* [What to do]: Copy exactly the lines of the data below that run from the line holding "colSync_q <= colMeta_q;" through the line holding "wire csFall = ~csNS & csPrev_q;", both ends included.

Stored items
# # # # # # #

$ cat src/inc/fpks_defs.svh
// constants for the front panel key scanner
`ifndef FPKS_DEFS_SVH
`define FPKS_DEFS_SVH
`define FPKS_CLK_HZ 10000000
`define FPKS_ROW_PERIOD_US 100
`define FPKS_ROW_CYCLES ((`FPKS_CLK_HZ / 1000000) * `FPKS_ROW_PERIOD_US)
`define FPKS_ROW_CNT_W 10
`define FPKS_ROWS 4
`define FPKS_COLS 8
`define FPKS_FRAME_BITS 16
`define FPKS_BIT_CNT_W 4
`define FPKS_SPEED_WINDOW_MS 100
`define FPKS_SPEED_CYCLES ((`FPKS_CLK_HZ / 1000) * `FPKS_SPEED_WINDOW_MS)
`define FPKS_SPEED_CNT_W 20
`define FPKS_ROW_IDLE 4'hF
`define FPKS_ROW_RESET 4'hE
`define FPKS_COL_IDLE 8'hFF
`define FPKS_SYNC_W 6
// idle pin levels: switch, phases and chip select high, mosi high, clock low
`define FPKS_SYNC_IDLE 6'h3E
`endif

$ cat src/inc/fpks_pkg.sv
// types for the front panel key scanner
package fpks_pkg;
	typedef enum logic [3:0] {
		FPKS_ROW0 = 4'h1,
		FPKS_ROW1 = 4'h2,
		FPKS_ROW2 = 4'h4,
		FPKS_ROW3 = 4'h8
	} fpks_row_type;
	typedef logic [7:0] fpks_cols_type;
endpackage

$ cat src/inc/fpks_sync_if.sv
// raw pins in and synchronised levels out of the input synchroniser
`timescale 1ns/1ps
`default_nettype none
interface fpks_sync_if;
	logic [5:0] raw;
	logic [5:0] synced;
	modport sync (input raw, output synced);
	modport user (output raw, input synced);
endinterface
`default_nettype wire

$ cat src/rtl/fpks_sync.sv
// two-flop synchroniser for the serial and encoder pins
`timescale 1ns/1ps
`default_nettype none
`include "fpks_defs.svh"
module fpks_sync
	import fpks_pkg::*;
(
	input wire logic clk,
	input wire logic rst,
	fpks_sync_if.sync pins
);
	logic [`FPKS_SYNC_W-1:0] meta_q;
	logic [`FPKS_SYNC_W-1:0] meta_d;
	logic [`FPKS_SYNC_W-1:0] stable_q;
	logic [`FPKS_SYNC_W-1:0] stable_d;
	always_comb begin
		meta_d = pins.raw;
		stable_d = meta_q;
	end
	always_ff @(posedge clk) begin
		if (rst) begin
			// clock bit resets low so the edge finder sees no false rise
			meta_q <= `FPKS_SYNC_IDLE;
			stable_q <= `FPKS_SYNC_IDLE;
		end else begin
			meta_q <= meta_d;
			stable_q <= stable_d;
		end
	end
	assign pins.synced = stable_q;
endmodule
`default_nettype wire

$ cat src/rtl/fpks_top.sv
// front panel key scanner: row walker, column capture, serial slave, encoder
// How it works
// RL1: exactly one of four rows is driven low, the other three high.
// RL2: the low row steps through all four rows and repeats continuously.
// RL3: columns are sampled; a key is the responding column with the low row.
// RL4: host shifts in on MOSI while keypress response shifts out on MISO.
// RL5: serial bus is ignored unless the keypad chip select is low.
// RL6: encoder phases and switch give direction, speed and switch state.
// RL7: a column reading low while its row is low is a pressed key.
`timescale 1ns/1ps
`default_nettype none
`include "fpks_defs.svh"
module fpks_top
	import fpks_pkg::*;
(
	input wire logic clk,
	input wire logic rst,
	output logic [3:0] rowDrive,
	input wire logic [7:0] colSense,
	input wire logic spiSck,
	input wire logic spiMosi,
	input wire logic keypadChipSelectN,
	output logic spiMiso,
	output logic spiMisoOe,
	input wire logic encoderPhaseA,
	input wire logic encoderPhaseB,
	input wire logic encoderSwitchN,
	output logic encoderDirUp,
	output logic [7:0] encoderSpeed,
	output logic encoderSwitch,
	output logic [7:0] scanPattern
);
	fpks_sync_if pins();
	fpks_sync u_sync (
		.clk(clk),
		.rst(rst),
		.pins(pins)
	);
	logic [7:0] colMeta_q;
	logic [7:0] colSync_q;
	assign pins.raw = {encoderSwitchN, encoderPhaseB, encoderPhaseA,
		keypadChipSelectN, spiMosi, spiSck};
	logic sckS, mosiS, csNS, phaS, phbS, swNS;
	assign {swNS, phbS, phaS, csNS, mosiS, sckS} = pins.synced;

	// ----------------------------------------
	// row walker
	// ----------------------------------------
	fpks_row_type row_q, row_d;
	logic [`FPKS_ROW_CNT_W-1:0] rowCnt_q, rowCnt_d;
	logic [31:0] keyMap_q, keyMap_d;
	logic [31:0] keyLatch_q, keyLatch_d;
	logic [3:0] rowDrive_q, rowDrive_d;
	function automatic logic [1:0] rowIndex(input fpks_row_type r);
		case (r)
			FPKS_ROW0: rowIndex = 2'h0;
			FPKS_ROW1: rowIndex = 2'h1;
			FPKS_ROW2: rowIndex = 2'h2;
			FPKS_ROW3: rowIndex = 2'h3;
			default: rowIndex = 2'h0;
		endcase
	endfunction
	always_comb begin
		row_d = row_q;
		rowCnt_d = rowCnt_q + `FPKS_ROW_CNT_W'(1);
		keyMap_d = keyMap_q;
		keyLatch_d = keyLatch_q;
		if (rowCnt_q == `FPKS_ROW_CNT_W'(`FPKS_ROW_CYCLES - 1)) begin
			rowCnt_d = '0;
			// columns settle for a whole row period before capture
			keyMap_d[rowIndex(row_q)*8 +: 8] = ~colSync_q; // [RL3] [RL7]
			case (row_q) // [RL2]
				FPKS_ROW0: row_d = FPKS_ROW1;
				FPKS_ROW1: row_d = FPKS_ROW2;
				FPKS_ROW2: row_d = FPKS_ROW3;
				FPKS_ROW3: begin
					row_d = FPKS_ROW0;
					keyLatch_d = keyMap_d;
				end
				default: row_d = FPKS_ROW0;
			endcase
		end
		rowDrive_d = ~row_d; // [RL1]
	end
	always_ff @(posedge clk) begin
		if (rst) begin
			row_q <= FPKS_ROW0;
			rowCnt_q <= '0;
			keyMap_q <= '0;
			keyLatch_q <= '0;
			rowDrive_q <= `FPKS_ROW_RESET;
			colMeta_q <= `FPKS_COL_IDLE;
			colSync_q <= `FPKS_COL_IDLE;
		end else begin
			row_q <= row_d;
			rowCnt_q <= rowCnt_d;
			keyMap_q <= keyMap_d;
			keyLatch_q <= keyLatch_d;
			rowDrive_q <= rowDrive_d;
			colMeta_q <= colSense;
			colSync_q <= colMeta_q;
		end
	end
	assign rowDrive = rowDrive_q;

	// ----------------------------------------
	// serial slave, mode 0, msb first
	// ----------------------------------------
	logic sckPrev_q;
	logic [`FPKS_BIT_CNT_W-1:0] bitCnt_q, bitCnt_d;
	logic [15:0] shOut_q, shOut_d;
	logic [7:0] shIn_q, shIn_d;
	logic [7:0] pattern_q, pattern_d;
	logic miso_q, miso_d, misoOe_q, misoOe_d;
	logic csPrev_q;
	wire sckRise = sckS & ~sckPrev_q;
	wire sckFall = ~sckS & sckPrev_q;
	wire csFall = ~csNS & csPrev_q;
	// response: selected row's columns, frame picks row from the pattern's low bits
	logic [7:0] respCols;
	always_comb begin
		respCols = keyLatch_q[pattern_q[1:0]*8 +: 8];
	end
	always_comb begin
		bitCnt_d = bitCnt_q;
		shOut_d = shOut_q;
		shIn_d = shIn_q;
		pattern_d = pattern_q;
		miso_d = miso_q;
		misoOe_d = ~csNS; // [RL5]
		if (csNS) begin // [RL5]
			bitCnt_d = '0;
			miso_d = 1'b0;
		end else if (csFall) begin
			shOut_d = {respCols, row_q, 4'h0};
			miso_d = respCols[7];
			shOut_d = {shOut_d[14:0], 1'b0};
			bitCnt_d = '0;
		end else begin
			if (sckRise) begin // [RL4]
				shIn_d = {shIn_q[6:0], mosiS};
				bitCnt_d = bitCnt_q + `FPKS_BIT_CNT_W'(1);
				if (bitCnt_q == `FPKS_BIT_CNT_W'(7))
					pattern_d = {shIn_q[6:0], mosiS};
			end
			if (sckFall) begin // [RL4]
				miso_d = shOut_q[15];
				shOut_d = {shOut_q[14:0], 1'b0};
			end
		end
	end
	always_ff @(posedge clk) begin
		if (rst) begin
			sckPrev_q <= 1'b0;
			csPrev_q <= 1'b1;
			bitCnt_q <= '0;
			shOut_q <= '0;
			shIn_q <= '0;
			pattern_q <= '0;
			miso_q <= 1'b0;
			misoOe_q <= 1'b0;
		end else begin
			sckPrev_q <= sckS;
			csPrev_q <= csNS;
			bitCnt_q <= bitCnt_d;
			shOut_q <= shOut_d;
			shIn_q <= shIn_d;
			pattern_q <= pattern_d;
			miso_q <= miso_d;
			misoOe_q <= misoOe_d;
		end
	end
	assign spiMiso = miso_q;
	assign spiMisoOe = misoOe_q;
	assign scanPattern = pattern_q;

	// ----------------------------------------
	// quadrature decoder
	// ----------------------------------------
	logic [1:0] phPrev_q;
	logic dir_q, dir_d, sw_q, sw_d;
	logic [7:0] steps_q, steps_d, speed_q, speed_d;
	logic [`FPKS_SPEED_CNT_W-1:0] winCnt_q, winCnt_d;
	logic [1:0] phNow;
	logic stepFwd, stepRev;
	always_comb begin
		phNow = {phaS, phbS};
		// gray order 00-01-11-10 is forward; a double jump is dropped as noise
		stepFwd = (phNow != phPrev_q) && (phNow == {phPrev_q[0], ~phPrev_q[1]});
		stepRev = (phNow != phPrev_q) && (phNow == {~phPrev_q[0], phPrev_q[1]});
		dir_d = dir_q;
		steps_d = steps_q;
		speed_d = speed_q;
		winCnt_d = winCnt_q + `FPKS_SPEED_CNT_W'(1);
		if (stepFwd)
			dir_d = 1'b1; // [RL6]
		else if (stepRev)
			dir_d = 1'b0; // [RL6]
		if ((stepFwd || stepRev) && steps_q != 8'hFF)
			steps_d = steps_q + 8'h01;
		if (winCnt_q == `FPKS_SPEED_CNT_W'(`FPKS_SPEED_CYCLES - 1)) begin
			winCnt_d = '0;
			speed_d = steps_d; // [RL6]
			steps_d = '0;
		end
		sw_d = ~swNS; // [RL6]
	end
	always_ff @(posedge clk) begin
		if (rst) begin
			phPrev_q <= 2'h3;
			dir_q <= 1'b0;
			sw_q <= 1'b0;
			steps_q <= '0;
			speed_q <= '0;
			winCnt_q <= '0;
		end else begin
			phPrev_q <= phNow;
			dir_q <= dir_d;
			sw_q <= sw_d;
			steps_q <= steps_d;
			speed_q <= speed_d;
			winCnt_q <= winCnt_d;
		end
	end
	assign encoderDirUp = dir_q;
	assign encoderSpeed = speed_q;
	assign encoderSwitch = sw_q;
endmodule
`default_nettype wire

# # # # # # #

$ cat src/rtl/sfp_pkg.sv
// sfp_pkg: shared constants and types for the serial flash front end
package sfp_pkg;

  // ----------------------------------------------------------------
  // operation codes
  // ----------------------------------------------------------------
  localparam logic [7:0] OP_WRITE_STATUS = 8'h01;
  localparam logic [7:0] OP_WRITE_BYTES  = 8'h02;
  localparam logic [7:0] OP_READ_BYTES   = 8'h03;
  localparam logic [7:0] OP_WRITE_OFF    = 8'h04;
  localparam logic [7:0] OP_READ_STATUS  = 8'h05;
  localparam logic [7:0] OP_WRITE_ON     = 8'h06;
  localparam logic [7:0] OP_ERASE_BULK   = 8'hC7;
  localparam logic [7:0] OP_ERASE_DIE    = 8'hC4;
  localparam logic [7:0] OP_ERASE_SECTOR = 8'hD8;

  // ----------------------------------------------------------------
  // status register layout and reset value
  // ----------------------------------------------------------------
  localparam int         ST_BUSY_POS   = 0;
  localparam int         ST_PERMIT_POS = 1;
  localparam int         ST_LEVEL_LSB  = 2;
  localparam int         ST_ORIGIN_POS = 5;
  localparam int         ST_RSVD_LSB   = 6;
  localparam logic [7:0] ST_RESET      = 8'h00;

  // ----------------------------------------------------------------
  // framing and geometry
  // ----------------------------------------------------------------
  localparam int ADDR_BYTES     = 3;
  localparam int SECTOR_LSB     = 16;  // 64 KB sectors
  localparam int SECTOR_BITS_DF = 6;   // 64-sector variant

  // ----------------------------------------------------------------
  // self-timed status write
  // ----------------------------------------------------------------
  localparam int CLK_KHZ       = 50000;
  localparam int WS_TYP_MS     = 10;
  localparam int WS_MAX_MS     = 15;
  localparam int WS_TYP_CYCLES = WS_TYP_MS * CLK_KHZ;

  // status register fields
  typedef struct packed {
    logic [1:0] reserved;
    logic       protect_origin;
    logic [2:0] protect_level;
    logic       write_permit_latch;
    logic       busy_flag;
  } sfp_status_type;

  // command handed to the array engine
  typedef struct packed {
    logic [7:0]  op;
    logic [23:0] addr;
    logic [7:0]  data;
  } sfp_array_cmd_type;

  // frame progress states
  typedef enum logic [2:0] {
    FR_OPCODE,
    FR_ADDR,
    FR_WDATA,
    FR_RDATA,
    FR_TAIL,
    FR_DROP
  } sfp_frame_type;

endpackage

# # # # # # #

* [Answer for the task]:
			colSync_q <= colMeta_q;
		end
	end
	assign rowDrive = rowDrive_q;

	// ----------------------------------------
	// serial slave, mode 0, msb first
	// ----------------------------------------
	logic sckPrev_q;
	logic [`FPKS_BIT_CNT_W-1:0] bitCnt_q, bitCnt_d;
	logic [15:0] shOut_q, shOut_d;
	logic [7:0] shIn_q, shIn_d;
	logic [7:0] pattern_q, pattern_d;
	logic miso_q, miso_d, misoOe_q, misoOe_d;
	logic csPrev_q;
	wire sckRise = sckS & ~sckPrev_q;
	wire sckFall = ~sckS & sckPrev_q;
	wire csFall = ~csNS & csPrev_q;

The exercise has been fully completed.